Where the word "enable" appears in a line below, copy the whole line.

Records drawn from a dataset
*-*-*

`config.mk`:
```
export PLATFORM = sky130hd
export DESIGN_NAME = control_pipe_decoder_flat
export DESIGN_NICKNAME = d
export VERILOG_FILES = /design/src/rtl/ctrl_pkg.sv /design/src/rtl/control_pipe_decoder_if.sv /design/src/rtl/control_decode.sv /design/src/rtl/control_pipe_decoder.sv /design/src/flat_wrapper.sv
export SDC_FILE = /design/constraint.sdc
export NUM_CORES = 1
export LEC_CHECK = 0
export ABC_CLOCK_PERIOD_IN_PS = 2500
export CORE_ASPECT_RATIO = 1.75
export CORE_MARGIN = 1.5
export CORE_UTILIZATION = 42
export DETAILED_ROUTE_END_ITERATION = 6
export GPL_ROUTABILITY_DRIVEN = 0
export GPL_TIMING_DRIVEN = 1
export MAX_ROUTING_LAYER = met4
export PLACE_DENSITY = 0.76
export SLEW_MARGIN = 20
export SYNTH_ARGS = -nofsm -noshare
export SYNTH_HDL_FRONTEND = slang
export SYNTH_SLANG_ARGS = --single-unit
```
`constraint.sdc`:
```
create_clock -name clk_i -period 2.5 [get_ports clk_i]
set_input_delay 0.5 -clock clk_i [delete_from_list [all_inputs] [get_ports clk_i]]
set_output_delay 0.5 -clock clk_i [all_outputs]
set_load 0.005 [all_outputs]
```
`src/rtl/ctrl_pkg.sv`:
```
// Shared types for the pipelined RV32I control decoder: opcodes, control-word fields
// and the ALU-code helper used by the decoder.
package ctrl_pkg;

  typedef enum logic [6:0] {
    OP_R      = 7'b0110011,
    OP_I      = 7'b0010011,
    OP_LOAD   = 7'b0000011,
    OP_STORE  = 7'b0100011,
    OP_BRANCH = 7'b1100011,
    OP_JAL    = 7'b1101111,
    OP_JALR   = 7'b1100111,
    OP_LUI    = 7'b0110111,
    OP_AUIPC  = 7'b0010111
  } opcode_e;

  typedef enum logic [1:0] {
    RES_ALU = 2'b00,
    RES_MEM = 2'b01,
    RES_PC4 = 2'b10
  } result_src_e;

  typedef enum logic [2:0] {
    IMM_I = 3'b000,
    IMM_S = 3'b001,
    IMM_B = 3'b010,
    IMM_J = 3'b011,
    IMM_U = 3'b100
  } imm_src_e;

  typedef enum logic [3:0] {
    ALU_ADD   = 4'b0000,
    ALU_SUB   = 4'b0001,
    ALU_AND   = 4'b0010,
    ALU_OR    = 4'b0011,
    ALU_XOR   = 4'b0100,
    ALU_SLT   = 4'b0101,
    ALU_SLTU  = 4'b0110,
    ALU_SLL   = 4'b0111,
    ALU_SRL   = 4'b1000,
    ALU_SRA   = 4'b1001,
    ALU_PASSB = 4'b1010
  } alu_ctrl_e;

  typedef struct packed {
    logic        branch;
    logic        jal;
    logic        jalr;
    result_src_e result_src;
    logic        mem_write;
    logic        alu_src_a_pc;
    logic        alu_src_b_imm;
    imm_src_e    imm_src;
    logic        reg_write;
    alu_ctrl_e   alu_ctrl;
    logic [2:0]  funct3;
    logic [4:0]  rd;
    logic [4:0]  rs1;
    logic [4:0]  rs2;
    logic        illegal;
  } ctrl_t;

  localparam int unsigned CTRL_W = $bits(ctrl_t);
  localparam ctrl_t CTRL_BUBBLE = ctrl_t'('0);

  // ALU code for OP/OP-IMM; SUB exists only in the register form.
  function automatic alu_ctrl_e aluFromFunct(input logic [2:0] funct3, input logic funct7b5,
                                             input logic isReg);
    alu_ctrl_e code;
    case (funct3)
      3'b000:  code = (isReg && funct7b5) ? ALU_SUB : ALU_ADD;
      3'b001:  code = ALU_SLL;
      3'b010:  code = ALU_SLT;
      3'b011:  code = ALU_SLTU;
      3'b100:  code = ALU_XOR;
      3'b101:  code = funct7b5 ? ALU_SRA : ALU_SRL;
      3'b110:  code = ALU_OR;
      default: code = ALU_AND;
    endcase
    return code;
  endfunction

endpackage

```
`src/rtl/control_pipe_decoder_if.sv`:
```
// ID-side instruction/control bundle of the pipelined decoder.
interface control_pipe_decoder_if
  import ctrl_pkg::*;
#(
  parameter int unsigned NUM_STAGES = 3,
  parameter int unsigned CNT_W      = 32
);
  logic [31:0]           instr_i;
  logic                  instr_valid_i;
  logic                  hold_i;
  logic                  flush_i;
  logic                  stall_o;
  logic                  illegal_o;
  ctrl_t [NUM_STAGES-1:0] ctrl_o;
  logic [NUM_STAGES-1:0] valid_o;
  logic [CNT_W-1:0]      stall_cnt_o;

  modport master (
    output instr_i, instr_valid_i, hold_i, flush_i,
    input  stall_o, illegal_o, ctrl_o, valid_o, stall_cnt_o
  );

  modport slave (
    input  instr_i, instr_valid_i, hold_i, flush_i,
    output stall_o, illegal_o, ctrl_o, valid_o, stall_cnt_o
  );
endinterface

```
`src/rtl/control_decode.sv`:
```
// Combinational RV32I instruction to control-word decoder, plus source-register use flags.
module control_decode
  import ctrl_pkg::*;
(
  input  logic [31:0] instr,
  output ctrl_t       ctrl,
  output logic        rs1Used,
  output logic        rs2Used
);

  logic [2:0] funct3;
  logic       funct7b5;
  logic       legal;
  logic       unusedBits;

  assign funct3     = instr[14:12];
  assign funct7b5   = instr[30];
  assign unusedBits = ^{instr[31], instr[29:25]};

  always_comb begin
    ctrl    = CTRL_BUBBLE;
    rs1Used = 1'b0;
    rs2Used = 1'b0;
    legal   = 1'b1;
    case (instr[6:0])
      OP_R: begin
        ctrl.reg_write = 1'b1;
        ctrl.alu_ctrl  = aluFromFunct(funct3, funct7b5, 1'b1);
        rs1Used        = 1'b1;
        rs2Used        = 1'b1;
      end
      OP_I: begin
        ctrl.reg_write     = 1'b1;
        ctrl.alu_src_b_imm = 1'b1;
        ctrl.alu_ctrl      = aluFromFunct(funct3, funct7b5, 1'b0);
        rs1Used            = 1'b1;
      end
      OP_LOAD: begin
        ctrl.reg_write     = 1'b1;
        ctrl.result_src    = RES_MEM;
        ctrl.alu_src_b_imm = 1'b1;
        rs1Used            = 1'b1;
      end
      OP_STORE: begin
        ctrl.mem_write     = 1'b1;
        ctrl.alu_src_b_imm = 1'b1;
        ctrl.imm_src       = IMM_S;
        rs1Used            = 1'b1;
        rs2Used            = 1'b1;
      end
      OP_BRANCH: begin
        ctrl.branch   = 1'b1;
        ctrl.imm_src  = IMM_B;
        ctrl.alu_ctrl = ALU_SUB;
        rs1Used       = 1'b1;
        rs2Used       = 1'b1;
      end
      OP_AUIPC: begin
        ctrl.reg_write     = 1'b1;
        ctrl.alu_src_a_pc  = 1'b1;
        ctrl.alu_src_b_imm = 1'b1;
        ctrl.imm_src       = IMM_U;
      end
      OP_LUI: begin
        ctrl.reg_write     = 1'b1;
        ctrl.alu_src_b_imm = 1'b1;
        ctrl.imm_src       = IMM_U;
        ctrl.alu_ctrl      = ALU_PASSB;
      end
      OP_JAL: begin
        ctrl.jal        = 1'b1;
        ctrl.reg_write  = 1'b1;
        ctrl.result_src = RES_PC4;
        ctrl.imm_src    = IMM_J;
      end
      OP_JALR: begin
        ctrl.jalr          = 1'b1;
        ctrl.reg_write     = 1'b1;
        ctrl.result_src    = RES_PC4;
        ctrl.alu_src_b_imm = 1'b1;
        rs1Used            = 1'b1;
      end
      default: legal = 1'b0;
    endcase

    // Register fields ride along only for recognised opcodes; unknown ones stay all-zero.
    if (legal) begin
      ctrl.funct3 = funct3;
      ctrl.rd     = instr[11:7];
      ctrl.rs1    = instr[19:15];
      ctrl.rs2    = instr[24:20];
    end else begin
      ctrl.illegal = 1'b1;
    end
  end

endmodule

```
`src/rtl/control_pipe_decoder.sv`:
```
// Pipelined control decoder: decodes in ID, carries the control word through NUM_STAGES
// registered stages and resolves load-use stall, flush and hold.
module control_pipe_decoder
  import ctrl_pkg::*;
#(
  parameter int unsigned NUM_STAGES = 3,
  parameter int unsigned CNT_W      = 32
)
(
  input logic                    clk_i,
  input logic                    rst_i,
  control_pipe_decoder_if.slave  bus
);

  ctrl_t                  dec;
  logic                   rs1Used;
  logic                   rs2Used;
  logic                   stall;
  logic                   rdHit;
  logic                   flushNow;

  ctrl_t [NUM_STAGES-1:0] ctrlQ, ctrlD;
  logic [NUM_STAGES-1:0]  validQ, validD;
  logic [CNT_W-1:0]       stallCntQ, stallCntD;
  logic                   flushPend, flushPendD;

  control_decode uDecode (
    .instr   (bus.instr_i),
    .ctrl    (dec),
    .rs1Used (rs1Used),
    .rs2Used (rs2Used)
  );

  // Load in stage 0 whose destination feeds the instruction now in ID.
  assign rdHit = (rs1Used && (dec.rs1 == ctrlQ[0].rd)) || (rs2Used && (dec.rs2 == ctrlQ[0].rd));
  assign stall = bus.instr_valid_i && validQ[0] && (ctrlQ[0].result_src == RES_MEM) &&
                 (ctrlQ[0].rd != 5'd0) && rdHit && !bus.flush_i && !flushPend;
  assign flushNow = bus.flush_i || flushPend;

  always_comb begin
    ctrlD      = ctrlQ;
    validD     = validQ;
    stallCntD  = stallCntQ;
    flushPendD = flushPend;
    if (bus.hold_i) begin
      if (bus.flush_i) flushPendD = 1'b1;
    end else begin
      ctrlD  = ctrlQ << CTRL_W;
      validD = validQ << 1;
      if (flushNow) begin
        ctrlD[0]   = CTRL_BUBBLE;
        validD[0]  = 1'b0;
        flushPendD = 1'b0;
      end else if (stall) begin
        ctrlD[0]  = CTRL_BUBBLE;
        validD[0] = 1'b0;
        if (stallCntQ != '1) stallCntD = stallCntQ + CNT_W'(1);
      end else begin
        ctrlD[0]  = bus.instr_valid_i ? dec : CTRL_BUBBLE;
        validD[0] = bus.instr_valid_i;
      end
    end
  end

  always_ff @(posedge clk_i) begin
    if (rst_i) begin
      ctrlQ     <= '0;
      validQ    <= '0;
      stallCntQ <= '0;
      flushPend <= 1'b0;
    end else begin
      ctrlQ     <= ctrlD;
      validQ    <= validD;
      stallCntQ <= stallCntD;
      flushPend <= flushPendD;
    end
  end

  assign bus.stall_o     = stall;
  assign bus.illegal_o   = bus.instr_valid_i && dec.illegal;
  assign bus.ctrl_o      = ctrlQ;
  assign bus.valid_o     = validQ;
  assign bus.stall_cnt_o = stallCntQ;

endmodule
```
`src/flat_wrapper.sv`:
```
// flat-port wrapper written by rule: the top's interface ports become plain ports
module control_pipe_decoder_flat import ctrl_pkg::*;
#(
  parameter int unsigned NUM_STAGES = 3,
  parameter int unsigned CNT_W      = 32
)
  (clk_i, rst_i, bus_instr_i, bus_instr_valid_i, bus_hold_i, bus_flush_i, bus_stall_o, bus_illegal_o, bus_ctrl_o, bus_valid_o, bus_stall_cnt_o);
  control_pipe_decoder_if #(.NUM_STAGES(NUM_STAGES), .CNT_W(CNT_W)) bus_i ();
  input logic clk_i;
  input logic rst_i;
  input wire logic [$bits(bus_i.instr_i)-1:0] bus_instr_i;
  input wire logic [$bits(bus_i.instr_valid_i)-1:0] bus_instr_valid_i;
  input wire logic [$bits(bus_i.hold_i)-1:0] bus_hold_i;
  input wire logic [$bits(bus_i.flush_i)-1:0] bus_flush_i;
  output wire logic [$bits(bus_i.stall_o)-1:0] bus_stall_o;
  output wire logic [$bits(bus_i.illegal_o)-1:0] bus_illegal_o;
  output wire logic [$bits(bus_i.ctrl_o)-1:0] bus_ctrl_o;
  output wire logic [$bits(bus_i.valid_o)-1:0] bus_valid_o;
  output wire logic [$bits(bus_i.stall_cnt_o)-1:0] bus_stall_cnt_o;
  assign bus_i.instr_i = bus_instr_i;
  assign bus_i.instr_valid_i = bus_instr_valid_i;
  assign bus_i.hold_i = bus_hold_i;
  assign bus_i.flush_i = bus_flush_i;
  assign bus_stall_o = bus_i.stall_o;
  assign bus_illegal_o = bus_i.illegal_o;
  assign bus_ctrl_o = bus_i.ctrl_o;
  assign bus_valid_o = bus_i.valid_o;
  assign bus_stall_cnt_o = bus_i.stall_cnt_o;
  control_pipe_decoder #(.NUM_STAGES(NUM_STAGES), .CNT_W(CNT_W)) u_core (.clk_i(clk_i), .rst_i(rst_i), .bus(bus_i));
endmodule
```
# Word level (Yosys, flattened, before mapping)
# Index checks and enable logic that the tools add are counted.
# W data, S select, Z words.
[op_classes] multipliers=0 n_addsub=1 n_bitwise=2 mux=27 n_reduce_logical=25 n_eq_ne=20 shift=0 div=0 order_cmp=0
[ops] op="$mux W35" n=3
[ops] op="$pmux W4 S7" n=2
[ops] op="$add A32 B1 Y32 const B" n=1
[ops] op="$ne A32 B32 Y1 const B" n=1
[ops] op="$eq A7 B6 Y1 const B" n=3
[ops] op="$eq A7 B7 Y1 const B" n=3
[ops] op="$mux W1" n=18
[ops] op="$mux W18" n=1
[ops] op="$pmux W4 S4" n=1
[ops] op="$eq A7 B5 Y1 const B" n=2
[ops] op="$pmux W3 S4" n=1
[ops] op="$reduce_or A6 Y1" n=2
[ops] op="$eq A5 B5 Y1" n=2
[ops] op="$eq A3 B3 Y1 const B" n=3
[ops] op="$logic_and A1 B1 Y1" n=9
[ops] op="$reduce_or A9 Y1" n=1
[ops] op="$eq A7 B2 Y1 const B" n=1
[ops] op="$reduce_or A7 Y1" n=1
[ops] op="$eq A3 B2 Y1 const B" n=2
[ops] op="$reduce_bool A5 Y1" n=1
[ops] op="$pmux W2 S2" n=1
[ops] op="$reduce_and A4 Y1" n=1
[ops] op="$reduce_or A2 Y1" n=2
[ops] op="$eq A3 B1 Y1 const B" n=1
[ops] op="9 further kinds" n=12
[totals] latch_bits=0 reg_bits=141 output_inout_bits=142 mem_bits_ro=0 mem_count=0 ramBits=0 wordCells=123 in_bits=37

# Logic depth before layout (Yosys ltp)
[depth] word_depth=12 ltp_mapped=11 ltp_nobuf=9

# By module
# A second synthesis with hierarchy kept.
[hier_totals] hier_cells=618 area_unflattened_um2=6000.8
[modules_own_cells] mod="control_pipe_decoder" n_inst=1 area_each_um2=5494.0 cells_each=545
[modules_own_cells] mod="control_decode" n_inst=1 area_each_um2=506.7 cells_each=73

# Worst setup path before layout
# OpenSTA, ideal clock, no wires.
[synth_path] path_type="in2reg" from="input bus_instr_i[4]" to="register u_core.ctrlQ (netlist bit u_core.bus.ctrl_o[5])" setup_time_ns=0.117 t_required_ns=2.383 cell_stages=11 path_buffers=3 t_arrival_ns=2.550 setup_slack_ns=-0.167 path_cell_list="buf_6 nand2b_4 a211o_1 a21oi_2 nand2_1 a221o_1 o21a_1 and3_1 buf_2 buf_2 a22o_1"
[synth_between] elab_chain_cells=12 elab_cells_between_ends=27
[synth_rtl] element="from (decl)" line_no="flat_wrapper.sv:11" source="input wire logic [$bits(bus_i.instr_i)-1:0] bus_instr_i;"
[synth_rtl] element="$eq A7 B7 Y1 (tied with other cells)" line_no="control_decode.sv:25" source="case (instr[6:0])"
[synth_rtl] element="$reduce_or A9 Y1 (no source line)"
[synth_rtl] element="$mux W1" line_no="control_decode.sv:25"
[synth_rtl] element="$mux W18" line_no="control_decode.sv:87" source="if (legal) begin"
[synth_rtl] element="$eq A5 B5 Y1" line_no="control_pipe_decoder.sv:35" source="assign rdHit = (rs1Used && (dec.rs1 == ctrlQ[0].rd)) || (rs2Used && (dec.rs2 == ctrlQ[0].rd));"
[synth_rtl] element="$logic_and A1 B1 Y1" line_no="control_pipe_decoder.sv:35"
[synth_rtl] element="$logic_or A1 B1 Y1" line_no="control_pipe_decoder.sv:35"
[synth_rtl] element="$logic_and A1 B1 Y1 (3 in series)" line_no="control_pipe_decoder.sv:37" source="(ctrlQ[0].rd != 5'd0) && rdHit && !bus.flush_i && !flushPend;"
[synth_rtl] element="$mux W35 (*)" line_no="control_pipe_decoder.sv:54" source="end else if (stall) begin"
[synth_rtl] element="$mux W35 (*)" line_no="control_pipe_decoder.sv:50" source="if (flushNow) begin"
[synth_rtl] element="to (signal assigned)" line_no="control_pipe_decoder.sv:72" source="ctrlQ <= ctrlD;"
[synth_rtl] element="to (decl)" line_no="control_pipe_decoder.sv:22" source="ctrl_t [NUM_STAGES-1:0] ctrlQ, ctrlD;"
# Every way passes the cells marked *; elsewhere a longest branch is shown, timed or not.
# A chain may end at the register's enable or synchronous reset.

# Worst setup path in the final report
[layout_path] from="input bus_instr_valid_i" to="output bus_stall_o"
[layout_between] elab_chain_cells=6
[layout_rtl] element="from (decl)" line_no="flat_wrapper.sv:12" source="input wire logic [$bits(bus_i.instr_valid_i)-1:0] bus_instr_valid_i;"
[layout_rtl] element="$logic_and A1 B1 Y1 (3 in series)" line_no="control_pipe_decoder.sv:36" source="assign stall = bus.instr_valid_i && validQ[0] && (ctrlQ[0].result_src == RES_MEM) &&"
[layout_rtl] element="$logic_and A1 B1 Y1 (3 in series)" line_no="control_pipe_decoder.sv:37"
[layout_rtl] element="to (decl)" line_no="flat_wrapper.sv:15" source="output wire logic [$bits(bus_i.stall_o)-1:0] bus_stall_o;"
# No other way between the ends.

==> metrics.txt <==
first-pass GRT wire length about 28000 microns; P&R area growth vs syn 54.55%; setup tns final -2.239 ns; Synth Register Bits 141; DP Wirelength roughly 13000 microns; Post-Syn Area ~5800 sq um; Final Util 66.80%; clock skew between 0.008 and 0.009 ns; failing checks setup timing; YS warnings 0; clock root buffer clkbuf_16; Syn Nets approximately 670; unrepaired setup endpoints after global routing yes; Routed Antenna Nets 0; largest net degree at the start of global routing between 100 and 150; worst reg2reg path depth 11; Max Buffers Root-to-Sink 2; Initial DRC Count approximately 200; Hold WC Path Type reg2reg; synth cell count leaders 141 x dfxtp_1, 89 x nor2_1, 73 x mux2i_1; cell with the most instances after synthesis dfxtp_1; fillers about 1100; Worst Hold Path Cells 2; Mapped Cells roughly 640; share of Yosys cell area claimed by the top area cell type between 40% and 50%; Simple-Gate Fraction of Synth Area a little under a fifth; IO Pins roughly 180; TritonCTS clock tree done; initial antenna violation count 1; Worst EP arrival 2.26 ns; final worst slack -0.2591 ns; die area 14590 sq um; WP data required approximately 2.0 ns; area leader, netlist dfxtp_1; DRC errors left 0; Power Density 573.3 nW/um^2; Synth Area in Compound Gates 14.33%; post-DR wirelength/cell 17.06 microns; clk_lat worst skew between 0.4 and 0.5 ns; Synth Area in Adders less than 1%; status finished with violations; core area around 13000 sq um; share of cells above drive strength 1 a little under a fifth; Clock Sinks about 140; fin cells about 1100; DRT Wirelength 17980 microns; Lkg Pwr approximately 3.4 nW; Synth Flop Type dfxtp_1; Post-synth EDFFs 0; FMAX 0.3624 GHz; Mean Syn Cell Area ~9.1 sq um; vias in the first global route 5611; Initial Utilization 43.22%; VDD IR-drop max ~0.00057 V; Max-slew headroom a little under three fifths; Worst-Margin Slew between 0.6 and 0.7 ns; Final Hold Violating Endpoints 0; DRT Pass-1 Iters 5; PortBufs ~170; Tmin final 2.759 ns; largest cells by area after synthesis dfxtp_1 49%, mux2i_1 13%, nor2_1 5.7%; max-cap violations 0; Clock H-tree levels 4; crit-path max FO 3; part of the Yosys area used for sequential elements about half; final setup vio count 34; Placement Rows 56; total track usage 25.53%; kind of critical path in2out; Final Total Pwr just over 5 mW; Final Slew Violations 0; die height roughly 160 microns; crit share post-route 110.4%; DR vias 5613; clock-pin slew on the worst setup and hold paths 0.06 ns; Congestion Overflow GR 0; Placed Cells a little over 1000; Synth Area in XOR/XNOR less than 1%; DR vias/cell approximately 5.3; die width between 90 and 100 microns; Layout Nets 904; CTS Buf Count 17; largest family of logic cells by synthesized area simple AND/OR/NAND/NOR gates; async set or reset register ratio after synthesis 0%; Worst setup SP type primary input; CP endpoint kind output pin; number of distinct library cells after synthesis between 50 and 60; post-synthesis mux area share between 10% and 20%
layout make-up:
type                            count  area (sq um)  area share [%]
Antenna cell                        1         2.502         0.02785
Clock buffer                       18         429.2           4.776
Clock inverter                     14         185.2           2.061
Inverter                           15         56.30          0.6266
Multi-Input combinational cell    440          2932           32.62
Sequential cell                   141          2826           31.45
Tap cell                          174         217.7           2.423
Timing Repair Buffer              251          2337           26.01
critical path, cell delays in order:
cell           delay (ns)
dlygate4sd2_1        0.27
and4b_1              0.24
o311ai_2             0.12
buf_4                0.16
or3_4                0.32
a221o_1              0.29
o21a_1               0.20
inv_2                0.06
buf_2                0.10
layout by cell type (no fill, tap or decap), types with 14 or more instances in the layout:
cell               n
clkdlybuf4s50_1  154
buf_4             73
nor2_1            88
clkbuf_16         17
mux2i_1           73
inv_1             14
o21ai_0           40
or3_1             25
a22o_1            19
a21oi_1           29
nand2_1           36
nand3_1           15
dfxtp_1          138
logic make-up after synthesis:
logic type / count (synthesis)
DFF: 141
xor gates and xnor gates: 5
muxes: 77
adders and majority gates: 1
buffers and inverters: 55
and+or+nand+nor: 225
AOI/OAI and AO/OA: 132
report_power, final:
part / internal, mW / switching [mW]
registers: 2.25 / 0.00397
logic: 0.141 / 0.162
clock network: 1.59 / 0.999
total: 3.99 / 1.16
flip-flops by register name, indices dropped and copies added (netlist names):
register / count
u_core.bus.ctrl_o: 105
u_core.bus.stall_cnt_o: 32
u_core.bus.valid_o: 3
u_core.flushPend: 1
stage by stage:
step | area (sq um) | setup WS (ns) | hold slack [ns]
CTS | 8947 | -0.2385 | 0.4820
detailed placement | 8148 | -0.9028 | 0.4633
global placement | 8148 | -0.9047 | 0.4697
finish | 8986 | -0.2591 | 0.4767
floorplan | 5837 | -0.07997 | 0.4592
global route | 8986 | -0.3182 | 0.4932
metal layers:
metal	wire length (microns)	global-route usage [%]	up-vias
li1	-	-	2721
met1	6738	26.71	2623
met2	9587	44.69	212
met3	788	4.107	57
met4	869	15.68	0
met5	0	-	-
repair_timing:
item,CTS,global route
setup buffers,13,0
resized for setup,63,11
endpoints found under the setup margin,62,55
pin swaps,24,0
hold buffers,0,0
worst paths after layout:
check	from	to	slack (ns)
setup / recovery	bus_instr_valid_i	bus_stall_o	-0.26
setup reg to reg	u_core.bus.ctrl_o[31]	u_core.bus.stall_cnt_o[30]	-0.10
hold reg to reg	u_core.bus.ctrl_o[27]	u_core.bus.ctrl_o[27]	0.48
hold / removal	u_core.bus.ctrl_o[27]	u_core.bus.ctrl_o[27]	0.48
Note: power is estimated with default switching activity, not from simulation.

*-*-*

> _Exercise output_:
# Index checks and enable logic that the tools add are counted.
# A chain may end at the register's enable or synchronous reset.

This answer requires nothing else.